## TASK DESCRIPTION
In the data below, find each line containing the string "class" and return it.

Saved data entries:

------------------------

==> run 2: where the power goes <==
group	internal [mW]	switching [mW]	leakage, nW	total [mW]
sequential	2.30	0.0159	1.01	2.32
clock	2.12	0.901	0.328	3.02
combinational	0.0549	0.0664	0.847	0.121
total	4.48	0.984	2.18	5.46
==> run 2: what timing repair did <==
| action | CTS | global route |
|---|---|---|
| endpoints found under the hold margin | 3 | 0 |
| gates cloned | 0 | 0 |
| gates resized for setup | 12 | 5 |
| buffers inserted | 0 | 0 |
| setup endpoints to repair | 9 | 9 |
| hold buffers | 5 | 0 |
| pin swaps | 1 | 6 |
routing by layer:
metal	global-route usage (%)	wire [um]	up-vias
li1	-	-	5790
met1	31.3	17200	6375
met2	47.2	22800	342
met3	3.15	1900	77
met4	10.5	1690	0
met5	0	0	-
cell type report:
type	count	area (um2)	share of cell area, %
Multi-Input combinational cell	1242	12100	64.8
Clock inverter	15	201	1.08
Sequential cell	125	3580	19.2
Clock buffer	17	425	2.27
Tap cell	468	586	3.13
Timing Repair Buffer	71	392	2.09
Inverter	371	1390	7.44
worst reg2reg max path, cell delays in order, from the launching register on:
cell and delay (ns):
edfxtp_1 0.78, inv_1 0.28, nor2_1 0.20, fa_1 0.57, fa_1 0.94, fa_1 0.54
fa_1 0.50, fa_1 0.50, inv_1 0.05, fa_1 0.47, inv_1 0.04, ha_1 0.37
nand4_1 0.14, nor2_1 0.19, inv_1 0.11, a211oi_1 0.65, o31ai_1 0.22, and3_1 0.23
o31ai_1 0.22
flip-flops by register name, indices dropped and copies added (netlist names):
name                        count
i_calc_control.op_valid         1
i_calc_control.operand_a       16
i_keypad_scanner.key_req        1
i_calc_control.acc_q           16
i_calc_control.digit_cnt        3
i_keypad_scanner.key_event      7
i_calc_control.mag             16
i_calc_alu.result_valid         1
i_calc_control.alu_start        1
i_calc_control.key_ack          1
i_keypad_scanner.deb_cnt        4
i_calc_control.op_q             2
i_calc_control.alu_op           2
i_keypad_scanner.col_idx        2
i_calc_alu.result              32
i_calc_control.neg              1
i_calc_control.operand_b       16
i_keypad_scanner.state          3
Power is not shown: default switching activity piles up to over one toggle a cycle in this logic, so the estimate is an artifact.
File: config.mk
export PLATFORM = sky130hd
export DESIGN_NAME = tutor_bus
export DESIGN_NICKNAME = d
export VERILOG_FILES = /design/src/tutor_pkg.sv /design/src/bus_read_mux.sv /design/src/cart_mapper.sv /design/src/key_matrix.sv /design/src/tutor_bus.sv
export SDC_FILE = /design/constraint.sdc
export NUM_CORES = 1
export LEC_CHECK = 0
export ABC_AREA = 1
export ABC_CLOCK_PERIOD_IN_PS = 2150
export BUFFER_PORTS_ARGS = -buffer_cell sky130_fd_sc_hd__buf_4
export CAP_MARGIN = 20
export CORE_ASPECT_RATIO = 0.6
export CORE_MARGIN = 2
export CORE_UTILIZATION = 52
export DETAILED_ROUTE_END_ITERATION = 10
export PLACE_DENSITY = 0.82
export SLEW_MARGIN = 20
export SYNTH_ARGS = -nofsm -noshare
export SYNTH_HDL_FRONTEND = slang
export SYNTH_SLANG_ARGS = --single-unit
File: constraint.sdc
create_clock -name clk -period 2.15 [get_ports clk]
set_input_delay 0.1075 -clock clk [delete_from_list [all_inputs] [get_ports clk]]
set_output_delay 0.1075 -clock clk [all_outputs]
set_load 0.02 [all_outputs]
File: src/tutor_pkg.sv
// ********************
// Tutor bus definitions
// Address map constants, machine type and the structs shared by the
// CPU-side glue blocks
// ********************
package tutor_pkg;

	// Machine variant
	typedef enum logic [1:0] {
		TUTOR    = 2'd0,
		PYUTA    = 2'd1,
		PYUTA_JR = 2'd2
	} system_t;

	// Cartridge enable latch strobes
	localparam logic [15:0] CART_OFF_ADDR = 16'hE108;
	localparam logic [15:0] CART_ON_ADDR  = 16'hE10C;

	// Pyuta Jr keyboard rows, read as memory
	localparam logic [15:0] JR_ROW0_ADDR = 16'hE800;
	localparam logic [15:0] JR_ROW1_ADDR = 16'hEA00;
	localparam logic [15:0] JR_ROW2_ADDR = 16'hEC00;
	localparam logic [15:0] JR_ROW3_ADDR = 16'hEE00;

	localparam logic [8:0]  KBD_CRU_SEL      = 9'h1D8;    // CRU EC00-EC7F
	localparam logic [4:0]  JR_KBD_SEL       = 5'h1D;     // E800-EFFF
	localparam logic [16:0] CART_SMALL_LIMIT = 17'h04000; // 16K

	// Word offsets of the cartridge image in external RAM
	localparam logic [15:0] BANK_OFF_LARGE = 16'h6000;
	localparam logic [15:0] BANK_OFF_SMALL = 16'h4000;

	typedef struct packed {
		logic [14:0] word;
		logic        byte_sel;
	} mem_view_t;

	typedef struct packed {
		logic [8:0] kbd_sel;
		logic [5:0] key_idx;  // Address bits 6..1
		logic       low;
	} cru_view_t;

	// Same CPU address, seen as memory or as CRU bit address
	typedef union packed {
		mem_view_t mem;
		cru_view_t cru;
	} cpu_addr_u;

	typedef struct packed {
		cpu_addr_u   addr;
		logic [15:0] wdata;
		logic        rd;
		logic        wr;
	} cpu_bus_t;

	// PS/2 event word, toggle flips once per event
	typedef struct packed {
		logic       toggle;
		logic       pressed;
		logic [8:0] code;
	} ps2_event_t;

	typedef struct packed {
		logic [0:63]     tutor;  // Index equals CRU key index
		logic [3:0][7:0] jr;     // Row 0 at E800 up to row 3 at EE00
	} key_rows_t;

endpackage

File: src/bus_read_mux.sv
// ********************
// CPU read data and CRU input select
// ********************
module bus_read_mux #(
	parameter tutor_pkg::system_t SYSTEM_TYPE = tutor_pkg::TUTOR
) (
	input  tutor_pkg::cpu_bus_t  bus_i,
	input  tutor_pkg::key_rows_t rows_i,
	input  logic [15:0]          ram_data_i,
	output logic [15:0]          cpu_data_o,
	output logic                 cru_in_o
);
	import tutor_pkg::*;

	localparam logic [7:0] UTIL_PAGE = 8'hE1;  // Utility block, reads zero

	logic [15:0] addr;
	logic        jr_sel;
	logic [7:0]  jr_row;

	assign addr   = bus_i.addr;
	assign jr_sel = (SYSTEM_TYPE == PYUTA_JR) && (addr[15:11] == JR_KBD_SEL);

	always_comb begin
		case (addr)
			JR_ROW0_ADDR: jr_row = rows_i.jr[0];
			JR_ROW1_ADDR: jr_row = rows_i.jr[1];
			JR_ROW2_ADDR: jr_row = rows_i.jr[2];
			JR_ROW3_ADDR: jr_row = rows_i.jr[3];
			default:      jr_row = 8'h00;
		endcase
	end

	always_comb begin
		if (jr_sel)
			cpu_data_o = {jr_row, 8'h00};  // Row on the high byte
		else if (addr[15:8] == UTIL_PAGE)
			cpu_data_o = 16'h0000;
		else
			cpu_data_o = ram_data_i;
	end

	// Unselected CRU bits float high
	assign cru_in_o = (bus_i.addr.cru.kbd_sel == KBD_CRU_SEL) ?
		rows_i.tutor[bus_i.addr.cru.key_idx] : 1'b1;

endmodule

File: src/cart_mapper.sv
// ********************
// Cartridge memory mapper
// Cart enable latch, banked RAM word address and RAM write enable
// ********************
module cart_mapper #(
	parameter tutor_pkg::system_t SYSTEM_TYPE     = tutor_pkg::TUTOR,
	parameter logic [4:0]         RAM_EXPAND_MASK = 5'b00000
) (
	input  logic                clk,
	input  logic                reset,
	input  tutor_pkg::cpu_bus_t bus_i,
	input  logic [16:0]         cart_size_i,
	output logic [15:0]         ram_addr_o,
	output logic                ram_we_n_o
);
	import tutor_pkg::*;

	logic        cart_en;
	logic [15:0] addr;
	logic [15:0] word_addr;
	logic        banked;
	logic        large_hit;
	logic        small_hit;
	logic [2:0]  blk;
	logic        exp_hit;

	assign addr      = bus_i.addr;
	assign word_addr = {1'b0, bus_i.addr.mem.word};
	assign blk       = addr[15:13];  // 8K block number

	always_ff @(posedge clk) begin
		if (reset) begin
			cart_en <= 1'b0;
		end else if (bus_i.wr) begin
			if (addr == CART_OFF_ADDR)
				cart_en <= 1'b0;
			else if (addr == CART_ON_ADDR)
				cart_en <= 1'b1;
		end
	end

	// Pyuta variants always see the cartridge
	assign banked = cart_en || (SYSTEM_TYPE != TUTOR);

	assign large_hit = banked && (cart_size_i > CART_SMALL_LIMIT) &&
		(addr >= 16'h4000) && (addr <= 16'hBFFF);
	assign small_hit = banked && (cart_size_i <= CART_SMALL_LIMIT) &&
		(addr >= 16'h8000) && (addr <= 16'hBFFF);

	always_comb begin
		if (large_hit)
			ram_addr_o = word_addr + BANK_OFF_LARGE;
		else if (small_hit)
			ram_addr_o = word_addr + BANK_OFF_SMALL;
		else
			ram_addr_o = word_addr;
	end

	// Expansion RAM has one mask bit per 8K block from 4000
	always_comb begin
		case (blk)
			3'd2:    exp_hit = RAM_EXPAND_MASK[0];
			3'd3:    exp_hit = RAM_EXPAND_MASK[1];
			3'd4:    exp_hit = RAM_EXPAND_MASK[2];
			3'd5:    exp_hit = RAM_EXPAND_MASK[3];
			3'd6:    exp_hit = RAM_EXPAND_MASK[4];
			default: exp_hit = 1'b0;
		endcase
	end

	assign ram_we_n_o = !(bus_i.wr && ((addr[15:12] == 4'hF) || exp_hit));

	// Writes need the CPU strobe and never reach the ROM below 4000 or the I/O page
	a_we_window: assert property (@(posedge clk) disable iff (reset)
		!ram_we_n_o |-> bus_i.wr && (addr >= 16'h4000) && (addr[15:12] != 4'hE))
		else $error("RAM write enable outside the writable windows");

endmodule

File: src/key_matrix.sv
// ********************
// Keyboard and joystick matrix
// Tracks PS/2 key states and builds the Tutor matrix and Jr scan rows
// ********************
module key_matrix (
	input  logic                   clk,
	input  logic                   reset,
	input  tutor_pkg::ps2_event_t  ps2_i,
	input  logic [31:0]            joy0_i,
	input  logic [31:0]            joy1_i,
	output tutor_pkg::key_rows_t   rows_o
);
	import tutor_pkg::*;

	// Positions that no key or joystick line drives
	localparam logic [0:63] FIXED_ZERO = 64'h0000_0000_00C0_840F;

	logic        toggle_q;
	logic [0:63] key_q;      // Indexed by Tutor matrix position
	logic [0:63] joy_bits;
	logic [6:0]  lookup;     // Hit flag and matrix position
	logic        ps2_evt;

	// Scan code to matrix position, bit 6 flags a known key
	function automatic logic [6:0] key_lookup(input logic [7:0] code);
		logic [6:0] hit;
		hit = 7'd0;
		case (code)
			8'h16: hit = {1'b1, 6'd0};   // 1
			8'h1E: hit = {1'b1, 6'd1};   // 2
			8'h15: hit = {1'b1, 6'd2};   // q
			8'h1D: hit = {1'b1, 6'd3};   // w
			8'h1C: hit = {1'b1, 6'd4};   // a
			8'h1B: hit = {1'b1, 6'd5};   // s
			8'h1A: hit = {1'b1, 6'd6};   // z
			8'h22: hit = {1'b1, 6'd7};   // x
			8'h26: hit = {1'b1, 6'd8};   // 3
			8'h25: hit = {1'b1, 6'd9};   // 4
			8'h24: hit = {1'b1, 6'd10};  // e
			8'h2D: hit = {1'b1, 6'd11};  // r
			8'h23: hit = {1'b1, 6'd12};  // d
			8'h2B: hit = {1'b1, 6'd13};  // f
			8'h21: hit = {1'b1, 6'd14};  // c
			8'h2A: hit = {1'b1, 6'd15};  // v
			8'h2E: hit = {1'b1, 6'd16};  // 5
			8'h36: hit = {1'b1, 6'd17};  // 6
			8'h2C: hit = {1'b1, 6'd18};  // t
			8'h35: hit = {1'b1, 6'd19};  // y
			8'h34: hit = {1'b1, 6'd20};  // g
			8'h33: hit = {1'b1, 6'd21};  // h
			8'h32: hit = {1'b1, 6'd22};  // b
			8'h31: hit = {1'b1, 6'd23};  // n
			8'h3D: hit = {1'b1, 6'd24};  // 7
			8'h3E: hit = {1'b1, 6'd25};  // 8
			8'h46: hit = {1'b1, 6'd26};  // 9
			8'h3C: hit = {1'b1, 6'd27};  // u
			8'h43: hit = {1'b1, 6'd28};  // i
			8'h3B: hit = {1'b1, 6'd29};  // j
			8'h42: hit = {1'b1, 6'd30};  // k
			8'h3A: hit = {1'b1, 6'd31};  // m
			8'h45: hit = {1'b1, 6'd32};  // 0
			8'h4E: hit = {1'b1, 6'd33};  // -
			8'h44: hit = {1'b1, 6'd34};  // o
			8'h4D: hit = {1'b1, 6'd35};  // p
			8'h4B: hit = {1'b1, 6'd36};  // l
			8'h4C: hit = {1'b1, 6'd37};  // ;
			8'h41: hit = {1'b1, 6'd38};  // ,
			8'h49: hit = {1'b1, 6'd39};  // .
			8'h55: hit = {1'b1, 6'd42};  // = as degree
			8'h54: hit = {1'b1, 6'd43};  // [ as underscore
			8'h52: hit = {1'b1, 6'd44};  // Quote as colon
			8'h5B: hit = {1'b1, 6'd45};  // ] as open bracket
			8'h4A: hit = {1'b1, 6'd46};  // /
			8'h5D: hit = {1'b1, 6'd47};  // \ as close bracket
			8'h58: hit = {1'b1, 6'd49};  // Caps as alpha lock
			8'h12: hit = {1'b1, 6'd50};  // Left shift
			8'h59: hit = {1'b1, 6'd50};  // Right shift, same key
			8'h05: hit = {1'b1, 6'd51};  // F1 as MON
			8'h5A: hit = {1'b1, 6'd52};  // Enter
			8'h06: hit = {1'b1, 6'd54};  // F2 as MOD
			8'h29: hit = {1'b1, 6'd55};  // Space
			8'h6B: hit = {1'b1, 6'd56};  // Cursor left
			8'h66: hit = {1'b1, 6'd56};  // Backspace shares cursor left
			8'h75: hit = {1'b1, 6'd57};  // Cursor up
			8'h72: hit = {1'b1, 6'd58};  // Cursor down
			8'h74: hit = {1'b1, 6'd59};  // Cursor right
			default: hit = 7'd0;
		endcase
		return hit;
	endfunction

	assign ps2_evt = (ps2_i.toggle != toggle_q);
	assign lookup  = key_lookup(ps2_i.code[7:0]);  // Extended prefix bit ignored

	always_ff @(posedge clk) begin
		toggle_q <= ps2_i.toggle;  // Also loaded in reset, no false event
		if (reset) begin
			key_q <= '0;
		end else if (ps2_evt && lookup[6]) begin
			key_q[lookup[5:0]] <= ps2_i.pressed;
		end
	end

	// Joystick lines wired onto the Tutor keys
	always_comb begin
		joy_bits     = '0;
		joy_bits[0]  = joy0_i[6];
		joy_bits[1]  = joy0_i[7];
		joy_bits[34] = joy0_i[4];
		joy_bits[35] = joy0_i[5];
		joy_bits[36] = joy0_i[2];
		joy_bits[37] = joy0_i[1];
		joy_bits[38] = joy0_i[3];
		joy_bits[39] = joy0_i[0];
		joy_bits[42] = joy1_i[4];
		joy_bits[43] = joy1_i[5];
		joy_bits[44] = joy1_i[2];
		joy_bits[45] = joy1_i[1];
		joy_bits[46] = joy1_i[3];
		joy_bits[47] = joy1_i[0];
		joy_bits[52] = joy0_i[8];
		joy_bits[56] = joy0_i[1];
		joy_bits[57] = joy0_i[3];
		joy_bits[58] = joy0_i[2];
		joy_bits[59] = joy0_i[0];
	end

	always_comb begin
		rows_o.tutor = key_q | joy_bits;
		// Jr rows, first listed bit lands on D7
		rows_o.jr[0] = {joy0_i[0], joy0_i[3], joy0_i[1], joy0_i[2],
			joy0_i[5], joy0_i[4], 2'b00};
		rows_o.jr[1] = {key_q[1] | joy0_i[7], key_q[0] | joy0_i[6],
			key_q[51] | key_q[2], key_q[54] | key_q[31], key_q[35],
			key_q[52] | joy0_i[8], 2'b00};
		rows_o.jr[2] = {key_q[59] | joy0_i[0], key_q[58] | joy0_i[2],
			key_q[57] | joy0_i[3], key_q[56] | joy0_i[1], key_q[39], key_q[38], 2'b00};
		rows_o.jr[3] = {joy1_i[0], joy1_i[3], joy1_i[1], joy1_i[2],
			joy1_i[5], joy1_i[4], 2'b00};
	end

	// Decoder never reaches the unused matrix positions
	a_fixed_zero: assert property (@(posedge clk) disable iff (reset)
		(rows_o.tutor & FIXED_ZERO) == '0)
		else $error("Fixed-zero matrix position set");

endmodule

File: src/tutor_bus.sv
// ********************
// Tutor CPU bus glue
// Keyboard matrix, cartridge mapper and read select around the TMS9995
// ********************
module tutor_bus #(
	parameter tutor_pkg::system_t SYSTEM_TYPE     = tutor_pkg::TUTOR,
	parameter logic [4:0]         RAM_EXPAND_MASK = 5'b00000
) (
	input  logic        clk,
	input  logic        reset,
	input  logic [15:0] cpu_addr_i,
	input  logic [15:0] cpu_data_i,
	input  logic        cpu_rd_i,
	input  logic        cpu_wr_i,
	input  logic [16:0] cart_size_i,
	input  logic [10:0] ps2_key_i,
	input  logic [31:0] joy0_i,
	input  logic [31:0] joy1_i,
	input  logic [15:0] ram_data_i,
	output logic [15:0] ram_addr_o,
	output logic        ram_we_n_o,
	output logic [15:0] cpu_data_o,
	output logic        cru_in_o
);
	import tutor_pkg::*;

	cpu_bus_t   bus;
	ps2_event_t ps2_ev;
	key_rows_t  rows;

	assign bus    = {cpu_addr_i, cpu_data_i, cpu_rd_i, cpu_wr_i};
	assign ps2_ev = ps2_event_t'(ps2_key_i);

	key_matrix u_keys (.clk(clk), .reset(reset), .ps2_i(ps2_ev),
		.joy0_i(joy0_i), .joy1_i(joy1_i), .rows_o(rows));

	cart_mapper #(.SYSTEM_TYPE(SYSTEM_TYPE), .RAM_EXPAND_MASK(RAM_EXPAND_MASK)) u_mapper (
		.clk(clk), .reset(reset), .bus_i(bus), .cart_size_i(cart_size_i),
		.ram_addr_o(ram_addr_o), .ram_we_n_o(ram_we_n_o));

	bus_read_mux #(.SYSTEM_TYPE(SYSTEM_TYPE)) u_read (.bus_i(bus), .rows_i(rows),
		.ram_data_i(ram_data_i), .cpu_data_o(cpu_data_o), .cru_in_o(cru_in_o));

endmodule

==> run summary <==
Status: complete, no violations
Initial Util: 0.526
Count of boundary I/O pins: 178
Top achievable clock speed: 0.492 GHz
Setup slack at placement: -0.335 ns
Synth Cell Area: 0.00550 sq mm
Pwr dens: 514 mW/mm^2
Number of antenna violations at the first check in global routing: 0
Area enclosed by the die boundary: 0.0114 sq mm
Max-cap violations: 0
Share of flip-flops with an asynchronous set or reset: 0
Number of buffers on the longest clock path: 2
Diodes inserted: 0
Total clock sinks: 66
Top cell by count, worst path: sky130_fd_sc_hd__nand2_1
Number of pins with negative max-slew slack in the final report: 0
Xor and xnor fraction of the mapped netlist area: 0.00159
Buffers added on ports: 110
Worst min-delay path category: primary input to flip-flop
Part of the Yosys area used for sequential elements: 0.240
Number of warnings reported in the yosys synthesis log: 0
Post-detail-place hpwl: 13200 microns
Final Setup Violations: 0
Static leakage: 3.73 nW
Proportion of synthesized area in mux cells: 0
Capture point of the worst reg-to-reg path: u_keys.key_q[49]$_SDFFE_PP0P_
Family with the most delay on the worst path: compound AO/OA/AOI/OAI gates
GP Congestion: 1.01
Startpoint kind of the worst setup timing path: flip-flop
Clock Power Share: 0.402
Simple-Gate Fraction of Synth Area: 0.473
Internal cell power: 0.00263 W
Nets in the synthesized netlist: 1127
Number of global-route vias before repair: 6048
Row cnt: 29
Switching part of the total: 0.299
Hold depth: 4
Hold violation count in the final report: 0
Overall Global Routing Usage: 0.315
Clk root buf: sky130_fd_sc_hd__clkbuf_16
Cell breakdown of the critical path: inv_1 > nand2_1 > o211ai_1 > o31ai_1 > o21ai_0 > nand3_1 > a21oi_1 > nand2_1 > buf_4
Die width: 137 microns
Combinational family with the most area after synthesis: simple AND/OR/NAND/NOR gates
Setup ws final: 0.117 ns
Min Tclk post-route: 2.03 ns
Switching power: 0.00113 W
Required time of the worst setup path: 2.04 ns
Core Box Area: 0.0105 sq mm
Most used cells in the layout excluding fill and tap cells: sky130_fd_sc_hd__nand2_1, sky130_fd_sc_hd__buf_4, sky130_fd_sc_hd__nor2_1
Via-to-Cell Ratio: 5.46
Synthesized-area fraction occupied by ao, oa, aoi and oai cells: 0.0962
H-tree depth reported by CTS: 3
Share of layout cells above drive strength 1: 0.216
Clock-pin slew reported for the worst setup and hold paths after clock tree synthesis: 0.05 ns
Maximum VDD drop: 0.406 mV
Net count of the finished layout: 1269
Crit-path slowest cell: sky130_fd_sc_hd__dfxtp_1
Worst Max-Slew Pin Slew: 0.752 ns
Share of total power in combinational logic: 0.271
Leading register cell type out of synthesis: sky130_fd_sc_hd__dfxtp_1
Detailed Routing Iterations Pass 1: 8
Final global-route overflow total: 0
Number of instances in the placed design: 1232
Final worst clock skew: 0.00410 ns
Fraction of the cycle the final worst path needs: 0.945
Instance count of the mapped netlist: 971
Final Non-Filler Cells: 1256
Detailed-route via count: 6852
Normalized max-slew margin: 0.498
Setup CP Type: flip-flop to output pin
Mean instance size in the synthesized netlist: 5.67 sq um
Final antenna-violating net count: 0
Worst Path Buf+Inv: 2
R2r worst-path depth: 9
Netlist cell types: 38
Flop pwr share: 0.328
Chip height: 83.7 microns
Largest fanout on the critical path: 2
Maximum number of pins on one net before global-route repair: 43
Wire length of the first global-routing pass: 29000 microns
Slowest cell delay on critical path: 0.30 ns
Number of enable flip-flop cells after synthesis: 0
Worst-skew pair later-pin latency: 0.34 ns
Hold Path Origin: cpu_wr_i
Destination of the worst hold path: u_mapper.banked$_SDFFE_PP0P_
Source of the worst register-to-register timing path: u_keys.toggle_q$_DFF_P_
Area growth from synthesis to layout: 32.9%
DRC: 0
CTS tree: yes
Post-detailed-routing wire length: 18500 microns
Routed len/inst: 14.7 microns
Adder and majority cell fraction of the synthesized area: 0.0273
Synthesis-stage register bit count: 66
Worst reg2reg setup slack: 0.26 ns
Leading cell type in the layout, fill and taps excluded: sky130_fd_sc_hd__nand2_1
CP endpoint kind: output pin
Arrival time reported for the critical path endpoint: 1.93 ns
Clock buffers created by TritonCTS: 9
DRT iter0 DRCs: 1135
[cells by family after synthesis]
| group | count (synthesis) |
|---|---|
| adder cells (fa/ha/maj) | 12 |
| AO/OA/AOI/OAI | 91 |
| AND/OR/NAND/NOR | 599 |
| flip-flops | 66 |
| XOR/XNOR | 1 |
| buffers and inverters | 202 |
[power by group through the flow]
stage	clock [W]	sequential [W]	combinational, W
after detailed placement	0	0.00126	0.000946
after global placement	0	0.00126	0.000936
after global routing	0.00157	0.00123	0.00109
after CTS	0.00152	0.00123	0.000960
after floorplan	0	0.00126	0.000529
final	0.00151	0.00123	0.00102
[routing by layer]
layer | part of all wire | vias to the layer above | track usage
met5 | 0 | - | 0
met4 | 0.017 | 0 | 0.0740
met3 | 0.13 | 56 | 0.102
met2 | 0.40 | 417 | 0.425
met1 | 0.45 | 3057 | 0.477
li1 | - | 3322 | -
[how the worst max path moves through the flow]
stage | depth (start not counted) | slack (ns) | endpoint | from
final | 9 | 0.12 | cru_in_o | u_keys.key_q[56]$_SDFFE_PP0P_
after global placement | 15 | -0.23 | u_keys.key_q[39]$_SDFFE_PP0P_ | ps2_key_i[0]
after detailed placement | 17 | -0.33 | u_keys.key_q[32]$_SDFFE_PP0P_ | ps2_key_i[0]
after CTS | 11 | 0.10 | u_keys.key_q[16]$_SDFFE_PP0P_ | ps2_key_i[10]
after floorplan | 16 | 0.29 | u_keys.key_q[0]$_SDFFE_PP0P_ | ps2_key_i[1]
after global routing | 19 | -0.02 | u_keys.key_q[61]$_SDFFE_PP0P_ | ps2_key_i[0]
[registers in the layout, indices dropped and copies added, names as in the netlist]
register	count
u_keys.key_q	64
u_keys.toggle_q	1
u_mapper.banked	1
[per-stage QoR]
| stage | hold slack (ns) | setup TNS [ns] | util | cell area (sq um) | power (W) |
|---|---|---|---|---|---|
| 6_report | 0.209 | 0 | 0.700 | 7310 | 0.00376 |
| 5_1_grt | 0.232 | -0.0155 | 0.700 | 7310 | 0.00389 |
| 2_1_floorplan | 0.135 | 0 | - | 5500 | 0.00179 |
| 3_3_place_gp | 0.230 | -6.63 | 0.658 | 6870 | 0.00219 |
| 4_1_cts | 0.200 | 0 | 0.690 | 7210 | 0.00371 |
| 3_5_place_dp | 0.230 | -10.41 | 0.658 | 6870 | 0.00220 |
[what timing repair did]
item                                    in CTS  in global routing
gates cloned                                 1                  1
buffers inserted                             0                  5
endpoints found under the setup margin       5                 55
endpoints found under the hold margin        2                  0
resized for setup                            0                 12
hold buffers                                 2                  0
pin swaps                                    1                  1
[synthesized netlist by cell type (6+ instances only)]
| cell | instances | share of area |
|---|---|---|
| sky130_fd_sc_hd__buf_2 | 14 | 0.013 |
| sky130_fd_sc_hd__nand4_1 | 13 | 0.015 |
| sky130_fd_sc_hd__o31ai_1 | 7 | 0.0096 |
| sky130_fd_sc_hd__ha_1 | 12 | 0.027 |
| sky130_fd_sc_hd__nand3_1 | 131 | 0.12 |
| sky130_fd_sc_hd__nor2_4 | 13 | 0.027 |
| sky130_fd_sc_hd__nand2_1 | 262 | 0.18 |
| sky130_fd_sc_hd__nor2_1 | 155 | 0.11 |
| sky130_fd_sc_hd__buf_1 | 7 | 0.0048 |
| sky130_fd_sc_hd__nor3_1 | 10 | 0.0091 |
| sky130_fd_sc_hd__o211ai_1 | 6 | 0.0082 |
| sky130_fd_sc_hd__inv_1 | 134 | 0.091 |
| sky130_fd_sc_hd__dfxtp_1 | 66 | 0.24 |
| sky130_fd_sc_hd__clkbuf_1 | 13 | 0.0089 |
| sky130_fd_sc_hd__a21oi_1 | 34 | 0.031 |
| sky130_fd_sc_hd__o21ai_0 | 31 | 0.028 |
| sky130_fd_sc_hd__buf_4 | 22 | 0.030 |
[final cells by class]
class	count	area, sq um
tap	139	174
inverter	142	539
multi-input combinational	704	3320
sequential	66	1320
clock buffer	13	270
clock inverter	2	35.0
timing repair buffer	190	1650
fill	873	3140
[worst register-to-register path: cells and delay by family, from the launching register on]
kind                   cells  cell delay (ns)
buffers and inverters      1             0.08
flip-flops                 1             0.32
AO/OA/AOI/OAI              2             0.33
AND/OR/NAND/NOR            6             1.06
(Power assumes the default switching activity.)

------------------------

## RESULT
[final cells by class]
class	count	area, sq um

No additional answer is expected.